The proposal would also, ExxonMobil told the state, align the interests of the owners and the state, giving the owners an incentive for early relinquishment of the acreage “if conditions warrant,” an incentive which “is not present if there is a fixed payment that does not increase with time.” Early relinquishment would make the acreage available sooner for the state to offer in an oil and gas lease sale.

Point Thomson resource

While ExxonMobil said evaluation had led to a “significant reduction” in the estimate of liquid resources at Point Thomson, it did not make the new estimates public.

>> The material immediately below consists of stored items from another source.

**config.mk**
```make
export PLATFORM = sky130hd
export DESIGN_NAME = u41_eval
export DESIGN_NICKNAME = d
export VERILOG_FILES = /design/src/rtl/u41_eval.sv
export SDC_FILE = /design/constraint.sdc
export NUM_CORES = 1
export LEC_CHECK = 0
export ABC_AREA = 1
export CAP_MARGIN = 10
export CELL_PAD_IN_SITES_DETAIL_PLACEMENT = 0
export CELL_PAD_IN_SITES_GLOBAL_PLACEMENT = 2
export CORE_ASPECT_RATIO = 0.8
export CORE_MARGIN = 4
export CORE_UTILIZATION = 26
export CTS_CLUSTER_SIZE = 30
export DETAILED_ROUTE_END_ITERATION = 10
export GPL_ROUTABILITY_DRIVEN = 0
export PLACE_DENSITY_LB_ADDON = 0.08
export SYNTH_ARGS = -nofsm -noshare
export SYNTH_HDL_FRONTEND = slang
export SYNTH_SLANG_ARGS = --single-unit
```
**constraint.sdc**
```tcl
create_clock -name clk -period 1.54 [get_ports clk]
set_clock_uncertainty 0.05 [all_clocks]
set_input_delay 0.308 -clock clk [delete_from_list [all_inputs] [get_ports clk]]
set_output_delay 0.308 -clock clk [all_outputs]
set_load 0.1 [all_outputs]
```
**src/rtl/u41_eval.sv**
```systemverilog
// u41_eval: recomputes the 16-entry function table realised by a 10-pin u41 wiring.
// Optional illegal-code checking via `U41_EVAL_CHECK_EN (err tied to 0 when undefined).
module u41_eval #(
    parameter logic [1023:0] GATE_LUT = {512{2'b10}}
) (
    input  logic        clk,
    input  logic        rst,
    input  logic        wr_valid,
    output logic        wr_ready,
    input  logic [3:0]  pin,
    input  logic [2:0]  wiring,
    input  logic        start,
    output logic        busy,
    output logic        done,
    output logic [15:0] func,
    output logic        err
);

    typedef enum logic [1:0] {
        S_IDLE,
        S_EVAL,
        S_DONE
    } state_t;

    state_t      state_q, state_d;
    logic [3:0]  vec_q;
    logic [15:0] func_q;
    logic [2:0]  wiring_q [10];
    logic [9:0]  addr;
    logic        any_illegal;

    // Each pin resolves its wiring code against the current input vector.
    always_comb begin
        addr        = '0;
        any_illegal = 1'b0;
        for (int unsigned p = 0; p < 10; p++) begin
            unique case (wiring_q[p])
                3'd0, 3'd1, 3'd2, 3'd3: addr[p] = vec_q[wiring_q[p][1:0]];
                3'd5:                   addr[p] = 1'b1;
                default:                addr[p] = 1'b0;
            endcase
            if (wiring_q[p][2:1] == 2'b11) begin
                any_illegal = 1'b1;
            end
        end
    end

    always_ff @(posedge clk) begin
        if (rst) begin
            state_q <= S_IDLE;
        end else begin
            state_q <= state_d;
        end
    end

    always_comb begin
        state_d  = state_q;
        wr_ready = 1'b0;
        busy     = 1'b0;
        done     = 1'b0;
        unique case (state_q)
            S_IDLE: begin
                wr_ready = 1'b1;
                if (start) begin
                    state_d = S_EVAL;
                end
            end
            S_EVAL: begin
                busy = 1'b1;
                if (vec_q == 4'd0) begin
                    state_d = S_DONE;
                end
            end
            S_DONE: begin
                done    = 1'b1;
                state_d = S_IDLE;
            end
            default: state_d = S_IDLE;
        endcase
    end

    always_ff @(posedge clk) begin
        if (rst) begin
            vec_q  <= 4'hF;
            func_q <= '0;
            for (int unsigned p = 0; p < 10; p++) begin
                wiring_q[p] <= 3'd4;
            end
        end else begin
            if (state_q == S_IDLE && wr_valid && pin <= 4'd9) begin
                wiring_q[pin] <= wiring;
            end
            if (state_q == S_IDLE && start) begin
                vec_q <= 4'hF;
            end
            // Vectors run 15 down to 0, so vector i lands in func[i] after 16 shifts.
            if (state_q == S_EVAL) begin
                func_q <= {func_q[14:0], GATE_LUT[addr]};
                vec_q  <= vec_q - 4'd1;
            end
        end
    end

    assign func = func_q;

`ifdef U41_EVAL_CHECK_EN
    logic err_q;

    always_ff @(posedge clk) begin
        if (rst) begin
            err_q <= 1'b0;
        end else if (state_q == S_IDLE && start) begin
            err_q <= 1'b0;
        end else if (state_q == S_EVAL && any_illegal) begin
            err_q <= 1'b1;
        end
    end

    assign err = err_q;
`else
    logic unused_illegal;
    assign unused_illegal = any_illegal;
    assign err            = 1'b0;
`endif

endmodule

```
==> results of run 1 <==
## timing repair
item,in CTS,in global routing
gates cloned,0,0
hold endpoints to repair,0,0
setup endpoints to repair,1,1
hold buffers,0,0
resized for setup,0,1
buffers inserted,3,0
pin swaps,1,0
## state kept, by name (all words and copies together), names as in the netlist
register / cells
func: 16
vec_q: 4
wiring_q: 3
state_q: 2
## layout by cell type, fill, tap and decap left out, drive strengths merged
master	Yosys	routed
clkinv	0	1
nor3	2	2
inv	16	16
nor3b	1	1
o211ai	1	1
edfxtp	3	3
conb	1	1
nor2	38	38
clkbuf	2	3
dfxtp	22	22
nor4	1	1
nand2	11	11
ha	1	1
o21ai	19	19
clkdlybuf4s50	0	10
a21oi	4	4
nand3	7	7
buf	4	30
nand3b	1	1
## routing by layer
layer	GRT usage, %	share of wire [%]	vias to the layer above
met1	14.9	50	427
met3	3.54	4.4	2
met5	0	0	-
met2	16.7	45	19
li1	-	-	500
met4	1.90	0.51	0
## synth_stat cells
cell type and count:
nand2_1 9, inv_2 3, nor2_8 1, conb_1 1, nand3_1 7, clkbuf_1 2, buf_4 1, nor3_1 1
edfxtp_1 3, nor4_1 1, inv_1 12, nand2_2 1, nor2_1 35, dfxtp_1 22, a21oi_1 4, o211ai_1 1
o21ai_0 17, nor3b_4 1, buf_8 1, buf_6 2, ha_1 1, nor3_4 1, nand2_4 1, inv_6 1
nor2_4 2, o21ai_1 2, nand3b_1 1
## layout make-up
type,instances,area share (%)
Clock buffer,3,2.38
Inverter,16,3.75
Clock inverter,1,0.288
Sequential cell,25,30.6
Tap cell,55,3.97
Multi-Input combinational cell,87,26.5
Timing Repair Buffer,40,32.4
## power by group
group	leakage, uW	switching (uW)	internal [uW]	total [uW]
Clock	0.0000255	203	181	384
Combinational	0.000535	415	231	647
Sequential	0.000209	50.3	702	752
Total	0.000770	669	1110	1780
## final timing paths
kind / startpoint / slack, ns / endpoint
setup / recovery: state_q[0] / 0.07 / wr_ready
hold / removal: vec_q[0] / 0.45 / vec_q[0]
setup reg to reg: state_q[0] / 0.14 / vec_q[3]
hold reg to reg: vec_q[0] / 0.45 / vec_q[0]
## stage by stage
stage	total power (uW)	setup TNS, ns	instances	hold WS (ns)	area, um2
global route	1880	0	227	0.506	1740
global placement	1410	-0.472	220	0.426	1670
floorplan	1170	0	134	0.326	1110
finish	1780	0	227	0.445	1740
CTS	1820	0	227	0.447	1730
detailed placement	1400	-0.507	220	0.426	1670
## logic make-up (layout without fill, tap and decap cells)
family,after synthesis,in the layout,share of synthesized area (%)
DFF,25,25,48.2
adders and majority gates,1,1,1.14
other,1,1,0.341
buffers and inverters,22,60,10.7
and+or+nand+nor,61,61,28.5
AOI/OAI and AO/OA,24,24,11.1
## critical path, cell delays in order, from the launching register on
cell and delay (ns):
dfxtp_1 0.35, inv_2 0.13, nand2_4 0.09, inv_1 0.10, buf_12 0.18
==> flow_metrics.py, run 1 <==
metrics = {
    "worst_setup_path": {
        "crit_required_ns": 1.18,
        "crit_path_start_kind": "flop",
        "reg2reg_depth": 7,
        "endpoint_kind": "output port",
        "criticalPathCategory": "reg -> out",
        "cp_max_fo": 3,
        "arrival_ns": 1.11,
    },
    "global_routing": {
        "grt-ovfl-total": 0,
        "grt_pass1_wl_um": 4420,
        "grt_use_total_pct": 10.9,
        "grt_pass1_vias": 960,
        "grt_max_degree": 19,
        "antenna_found_initial": 0,
    },
    "synth": {
        "synthCells": 134,
        "synth_fp_nets": 146,
        "yosysTopAreaCellShare_pct": 40.0,
        "synth.distinct_cells": 27,
        "synth_area_um2": 1100,
        "ys_top_cells_by_area": "dfxtp_1, nor2_1, edfxtp_1",
        "ys_ff_latch": 25,
        "yosysWarnings": 0,
        "synth.avg_cell_area_um2": 8.22,
        "yosysTopAreaCell": "dfxtp_1",
        "yosysSeqAreaShare_pct": 48.2,
    },
    "timing": {
        "fin_crit_sh_pct": 95.1,
        "min_period_ns": 1.47,
        "max_freq_mhz": 683,
        "hold_viol": 0,
        "rsz0062_at_grt": "no",
        "slew_viol_final": 0,
        "final-setup-viol-count": 0,
        "worst_slack_ns": 0.0748,
    },
    "clock_tree": {
        "cts_buffers": 3,
        "clockBufferDepth": 2,
        "cts.clk_slew.worst_paths_ns": 0.08,
        "cts.sink_count": 25,
        "h-tree-depth": 1,
        "clk_latency_ns": 0.27,
        "cts_tree": "yes",
        "cts_root_buf": "clkbuf_8",
    },
    "floorplan": {
        "coreArea_um2": 3930,
        "die_h_um": 66.2,
        "initial_core_util_pct": 28.0,
        "rows": 20,
        "pin_count": 31,
        "fp.dieArea_um2": 5350,
        "die_x_um": 80.8,
    },
    "hold_path": {
        "hold_class": "reg -> reg",
        "whs_path_depth": 1,
    },
    "detailed_routing": {
        "route.antenna.remaining_nets": 0,
        "vias_per_cell": 4.18,
        "via_count": 948,
        "drt_first_pass_iters": 4,
        "wirelength_um": 2570,
        "first_iter_violations": 21,
        "drcViolationCount": 0,
        "avgRoutedWirePerCell_um": 11.3,
    },
    "final_layout": {
        "finalNetCount": 185,
        "fill_cells": 399,
        "area_growth_pct": 57.6,
        "drive_gt1_share_pct": 27.3,
        "multiInputGateArea_um2": 460,
        "final_core_util_pct": 44.2,
        "diodes": 0,
        "register_area_um2": 532,
    },
    "placed_design": {
        "hpwl_um": 1880,
        "dp_slack_ns": -0.125,
        "port_buffers": 29,
    },
    "power": {
        "power.density_nw_per_um2": 1030,
        "peakVddDrop_mv": 0.620,
        "p_leak_uw": 0.000770,
    },
    "run": {
        "cap_violations": 0,
    },
    "status": {
        "outcome": "complete, no violations",
    },
}
(Power assumes the default switching activity.)
==> run 2, diff against run 1 <==
==> config.mk (replaced) <==
export PLATFORM = sky130hd
export DESIGN_NAME = u41_eval
export DESIGN_NICKNAME = d
export VERILOG_FILES = /design/src/rtl/u41_eval.sv
export SDC_FILE = /design/constraint.sdc
export NUM_CORES = 1
export LEC_CHECK = 0
export CAP_MARGIN = 10
export CELL_PAD_IN_SITES_DETAIL_PLACEMENT = 0
export CELL_PAD_IN_SITES_GLOBAL_PLACEMENT = 2
export CORE_ASPECT_RATIO = 0.8
export CORE_MARGIN = 4
export CORE_UTILIZATION = 27
export CTS_CLUSTER_SIZE = 30
export DETAILED_ROUTE_END_ITERATION = 10
export GPL_ROUTABILITY_DRIVEN = 0
export PLACE_DENSITY_LB_ADDON = 0.1
export SYNTH_ARGS = -nofsm -noshare
export SYNTH_HDL_FRONTEND = slang
export SYNTH_SLANG_ARGS = --single-unit
==> flow_metrics.py, run 2 <==
metrics = {
    "detailed_routing": {
        "avgRoutedWirePerCell_um": 11.6,
        "drt_first_pass_iters": 4,
        "first_iter_violations": 61,
        "route.antenna.remaining_nets": 0,
        "via_count": 876,
        "wirelength_um": 2420,
        "drcViolationCount": 0,
        "vias_per_cell": 4.19,
    },
    "clock_tree": {
        "cts.sink_count": 25,
        "cts.clk_slew.worst_paths_ns": 0.09,
        "cts_root_buf": "clkbuf_8",
        "clockBufferDepth": 2,
        "hold_buffers": 0,
        "cts_tree": "yes",
        "cts_buffers": 3,
        "h-tree-depth": 1,
        "clk_latency_ns": 0.26,
    },
    "final_layout": {
        "layout_commonest_cell": "nand2_1",
        "final_area_um2": 1680,
        "diodes": 0,
        "fill_cells": 384,
        "fin_cells": 209,
        "finalNetCount": 167,
        "drive_gt1_share_pct": 29.2,
        "area_growth_pct": 51.7,
        "largest_reg_flops": 16,
        "final_cell_mix": "nand2_1, dfxtp_1, buf_12",
    },
    "worst_setup_path": {
        "crit_path_start_kind": "flop",
        "cp_slowest_cell": "dfxtp_2",
        "endpoint_kind": "output port",
        "rrSetupSlack_ns": 0.21,
        "crit_required_ns": 1.18,
        "crit_chain": "and2b_1 > buf_12",
        "cp_max_fo": 7,
        "slowest_delay_ns": 0.42,
        "criticalPathCategory": "reg -> out",
        "arrival_ns": 1.09,
    },
    "floorplan": {
        "die_x_um": 79.6,
        "initial_core_util_pct": 28.5,
        "die_h_um": 65.2,
        "fp.dieArea_um2": 5190,
        "pin_count": 31,
        "coreArea_um2": 3880,
        "rows": 20,
    },
    "synth": {
        "synthCells": 123,
        "synth.avg_cell_area_um2": 8.99,
        "yosysTopAreaCell": "dfxtp_1",
        "synth_edf_count": 3,
        "synthArstFlopShare_pct": 0,
        "yosysTopAreaCellShare_pct": 39.8,
        "synth_area_um2": 1110,
        "synth.most_common_cell": "nand2_1",
        "synth.distinct_cells": 37,
        "yosysWarnings": 0,
        "yosysSeqAreaShare_pct": 48.0,
        "synth_fp_nets": 135,
        "synth_ff_type": "dfxtp_1",
        "synthTopCellsByCount": "nand2_1, dfxtp_1, a21oi_2",
        "ys_ff_latch": 25,
        "ys_top_cells_by_area": "dfxtp_1, nand2_1, edfxtp_1",
    },
    "timing": {
        "fin_crit_sh_pct": 94.3,
        "rsz0062_at_grt": "no",
        "tns_ns": 0,
        "max_freq_mhz": 688,
        "min_period_ns": 1.45,
        "worst_slack_ns": 0.0873,
        "final-setup-viol-count": 0,
        "slew_viol_final": 0,
        "hold_viol": 0,
    },
    "power": {
        "peakVddDrop_mv": 0.344,
        "power.total_uw": 1270,
        "p_leak_uw": 0.000627,
        "power.density_nw_per_um2": 758,
    },
    "placed_design": {
        "port_buffers": 29,
        "placed_cells": 204,
        "placed_area_um2": 1620,
        "dp_slack_ns": -0.0712,
        "hpwl_um": 1690,
    },
    "global_routing": {
        "grt_pass1_wl_um": 4150,
        "grt-ovfl-total": 0,
        "grt_use_total_pct": 10.4,
        "grt_max_degree": 19,
        "grt_pass1_vias": 866,
        "antenna_found_initial": 0,
    },
    "run": {
        "cap_violations": 0,
    },
    "hold_path": {
        "hold_class": "reg -> reg",
    },
    "status": {
        "outcome": "complete, no violations",
    },
}
-- run 2: cell count changes in the layout (fill, tap and decap cells not counted), sizes merged, moves of 2 or more --
cell and change:
nor2b +3, nand2b +2, buf -6, a21oi +12, nand2 +22, nor2 -31, o21ai -16, inv -9
nand3 -7
-- run 2: final cells by class --
type / count / area [um2] / area share [%]
clock buffer: 4 / 45.0 / 2.68
inverter: 7 / 28.8 / 1.72
multi-input combinational: 84 / 484 / 28.9
sequential: 25 / 533 / 31.8
tap: 55 / 68.8 / 4.10
timing repair buffer: 34 / 518 / 30.9
-- run 2: kinds of logic (layout without fill, tap and decap cells) --
family	Yosys count	after routing	share of synthesized area, %
adder cells (fa/ha/maj)	1	1	1.13
other	1	1	0.339
multiplexers	1	1	0.905
flip-flops	25	25	48.0
buffers and inverters	14	45	9.16
AND/OR/NAND/NOR	54	54	22.6
AO/OA/AOI/OAI	27	27	17.9
-- run 2: power breakdown --
part / switching (uW) / internal (uW)
logic: 123 / 75.7
clock network: 204 / 185
registers: 15.3 / 669
-- run 2: final timing paths --
kind	startpoint	endpoint	cells after the start
setup / recovery	state_q[0]	done	2
hold / removal	func[15]	func[15]	2
setup reg to reg	state_q[0]	func[4]	6
hold reg to reg	func[15]	func[15]	2
-- run 2: per-stage QoR --
step                      hold slack, ns  util [%]
after global routing               0.490      43.3
final                              0.445      43.3
after CTS                          0.447      43.2
after floorplan                    0.446         -
after global placement             0.435      41.9
after detailed placement           0.435      41.9
-- run 2: routing by layer --
layer | vias up | wire length [um] | track usage (%)
li1 | 468 | - | -
met2 | 20 | 1000 | 15.8
met4 | 0 | 12 | 1.93
met5 | - | 0 | 0
met1 | 386 | 1260 | 14.1
met3 | 2 | 145 | 3.84
-- run 2: worst max-delay path, delay by kind of cell (launching register included) --
family | cells | cell delay [ns]
buffers and inverters | 1 | 0.17
flip-flops | 1 | 0.42
AND/OR/NAND/NOR | 1 | 0.23
-- run 2: timing repair --
| action | CTS | global route |
|---|---|---|
| resized for setup | 0 | 1 |
| cloned | 0 | 0 |
| endpoints found under the setup margin | 1 | 1 |
| buffers inserted | 1 | 0 |
==> patch: new RTL, flow settings as in run 2 <==
Build with the macro `U41_EVAL_CHECK_EN` defined.
--- a/src/rtl/u41_eval.sv
+++ b/src/rtl/u41_eval.sv
@@ -2,2 +2,4 @@
 // Optional illegal-code checking via `U41_EVAL_CHECK_EN (err tied to 0 when undefined).
+`define U41_EVAL_CHECK_EN
+
 module u41_eval #(
Formal check against the unedited RTL: not equivalent (a bounded check fails within 4 cycles, from zero or initial values and one cycle with rst high).
==> patch against run 2 <==
  * The flow now finishes with violations (setup timing)
  * Synthesized area is 75% higher
  * Worst setup slack worse by 98 ps
  * Maximum frequency is 6.3% lower
  * Sequential cell count rose by 19
  * Power grew 83%
  * Count of clock-buffer cells in the layout rose by 2
  * Register-to-register slack got worse by 220 ps
  * Cell area up 69%
  * Wire length is 110% higher
  * Critical path type is now register to register
  * Critical endpoint is now wiring_q[7][1]
  * Largest cell class unchanged
==> patch: results (changes against run 2) <==
yosys:
  synth-seq-area-share: 0.565  # +0.0851
  synth_common_cells: "nand2_1 (41), dfxtp_1 (23), edfxtp_1 (21)"
  synth-edff-count: 21  # +18
  synthFlopType: "dfxtp_1"
  syn-num-nets: 206  # +53%
  ys_types: 44  # +19%
  ys.warnings.count: 0  # unchanged
  yosys-top-cells-area: "edfxtp_1 (33%), dfxtp_1 (24%), nand2_1 (8.0%)"
global_route:
  grt.total_usage: 0.126  # +0.0224
  grt_max_degree: 18  # -1
  grt_pass1_vias: 1698  # +96%
  grt_first_pass_wirelength_um: 8470  # +100%
final_layout:
  top_register: "wiring_q"
  nFillCells: 651  # +70%
  layout-drive-gt1-share: 0.287  # -0.00476
  largest_reg_flops: 21  # +5
  fin_nets: 258  # +54%
critical_path:
  r2r-start: "state_q[0]"
  path_max_fanout: 7  # unchanged
  rr_endpoint: "wiring_q[7][1]"
  rr_worst_depth: 3  # -3
  crit_arrival_ps: 1500  # +410 ps
route:
  vias_per_cell: 4.80  # +15%
  wl_per_cell_um: 15.0  # +30%
  drt_iter0_markers: 61  # unchanged
placed_design:
  port_buffers: 30  # +3.4%
  hpwl_um: 3770  # +120%
  dpl-instance-area_mm2: 0.00267  # +65%
  pre_cts_ws_ps: -486  # -415 ps
hold_path:
  hp-start: "func[15]"
  hold_depth: 2  # unchanged
cts:
  clk_latency_ps: 290  # +30 ps
  htree_num_levels: 2  # +1
  clk_pin_slew_ps: 80
  cts_buffers: 5  # +2
  cts_buffer_depth: 2  # unchanged
status:
  status: "complete, but fails checks"
  violations: "setup timing"
power:
  p_leak_nw: 1.04  # +66%
  ir_drop_v: 0.000329  # -4.4%
sta:
  worst_slew_pin_slew_ps: 428
  setup_ws_ps: -11.1  # -98.5 ps
  finalSetupViolCount: 1  # +1
[patch: worst max path at each step]
stage,start,end,slack (ps),cells after the start
finish,state_q[0],wiring_q[7][1],-10,3
floorplan,state_q[0],wr_ready,-40,2
global placement,wr_valid,wiring_q[7][2],-420,4
global route,state_q[0],wiring_q[7][1],-50,3
CTS,state_q[1],wiring_q[7][1],-20,3
detailed placement,wr_valid,wiring_q[1][1],-490,5
[patch: power by group]
part | total (mW) | switching, mW | internal, mW
registers | 1.27 | 0.0184 | 1.25
clock network | 0.707 | 0.392 | 0.315
logic | 0.359 | 0.210 | 0.149
[patch: worst max-delay path, stage by stage (launching register included)]
cell and delay [ps]:
dfxtp_2 340, or3b_4 460, nor2_4 190, a41o_1 230
[patch: repair_timing]
action	in CTS	in global routing
gates cloned	0	0
endpoints found under the setup margin	28	35
buffers inserted	3	0
resized for setup	9	11
pin swaps	4	5
[patch: through the flow]
| stage | hold WS (ps) | std cells | TNS, ps |
|---|---|---|---|
| 2_1_floorplan | 409 | 194 | -38.2 |
| 3_3_place_gp | 435 | 323 | -13790 |
| 3_5_place_dp | 440 | 323 | -15140 |
| 4_1_cts | 455 | 334 | -25.8 |
| 5_1_grt | 471 | 334 | -175 |
| 6_report | 446 | 334 | -11.1 |
[patch: layer usage]
layer | share of wire | vias up | GRT usage | wire length [um]
met5 | 0 | - | 0 | 0
met4 | 0.0044 | 0 | 0.0322 | 22
met3 | 0.060 | 2 | 0.0368 | 300
met2 | 0.46 | 39 | 0.187 | 2310
met1 | 0.47 | 764 | 0.178 | 2380
li1 | - | 798 | - | -
[patch: cells by family (layout without fill, tap and decap cells)]
logic type,count (synthesis),in the layout,synth area share
muxes,1,1,0.00518
DFF,44,44,0.565
adders and majority gates,1,1,0.00648
AOI/OAI and AO/OA,44,44,0.151
and+or+nand+nor,88,88,0.234
buffers and inverters,16,69,0.0389
[patch: layout make-up]
cell class                 instances  area [um2]  area share
clock inverter                     2        11.3     0.00398
clock buffer                       6        72.6      0.0256
sequential                        44        1090       0.386
timing repair buffer              56         714       0.252
multi-input combinational        134         810       0.286
inverter                           5        21.3     0.00751
tap                               87         109      0.0384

The Alaska Division of Oil and Gas has listed the Point Thomson resource as 435 million barrels of oil and 8 trillion cubic feet of gas in its last two annual reports, and any information on new reserve estimates provided to the state by the owners in unit discussions is confidential.

Numbers from ExxonMobil earlier this year are in line with the state’s recent published numbers. Houston, Texas-based ExxonMobil spokesman Bob Davis told Petroleum News in August that the field contains roughly 400 million barrels of recoverable condensate, which Davis said is a liquid much like kerosene, plus the 8 tcf of gas.

Davis said in December that the owners were not releasing revised resource figures.

Point Thomson is a high-pressure condensate field, and initial development plans called for producing the oil and reinjecting the gas into the reservoir.

Project estimate exceeds a billion dollars

Davis told Petroleum News Dec. 31 that the owners spent more than $50 million this year completing engineering and evaluation work for Point Thomson, and have had “preliminary discussions with the state on the project status.”

The owners estimate project costs at in excess of a billion dollars for facilities, infrastructure and drilling, Davis said, in addition to the hundreds of millions of dollars already spent at Point Thomson, which is in its 20th plan of development.

He said that, as the owners have told the state, based on costs, the resource and estimated revenue from the project, it is not economic.

“We do anticipate additional discussions with the state with the goal of identifying a commercial project,” Davis said.

Leases held since 1970s

There has been a Point Thomson unit since the late 1970s, allowing leaseholders to retain oil and gas leases even though there is no production, until there is a pipeline to take the field’s resources to market.

There have been various expansions and contractions in the unit since it was formed.

The most recent was in 2001, when the unit owners negotiated with the state to expand the unit to include adjacent leases close to expiration, in exchange for a number of commitments, including a long-term plan of development for the unit, development drilling beginning by June 15, 2006, and completion of seven development wells by June 15, 2008.

In exchange for expansion of the unit to include the additional leases, the unit’s owners agreed to pay the state to make up for money the state could have earned by offering the expansion area leases in state oil and gas lease sales if they didn’t meet the agreed-upon development schedule for the unit.

The companies made the first such payment in 2002 when they decided not to deepen the Red Dog No. 1 well in a portion of the expansion acreage and instead paid the state $940,000, and relinquished leases on the western edge of the unit.

Unit alignment almost complete

Progress is being made on another front.

Alignment of major interests at the field, agreed to by ExxonMobil, BP and Chevron in 2000, and subsequently by ConocoPhillips, is nearing completion, ExxonMobil told the state.

The company said cross assignments are being executed, and said it would submit them to the state for approval as soon as all of the companies had signed.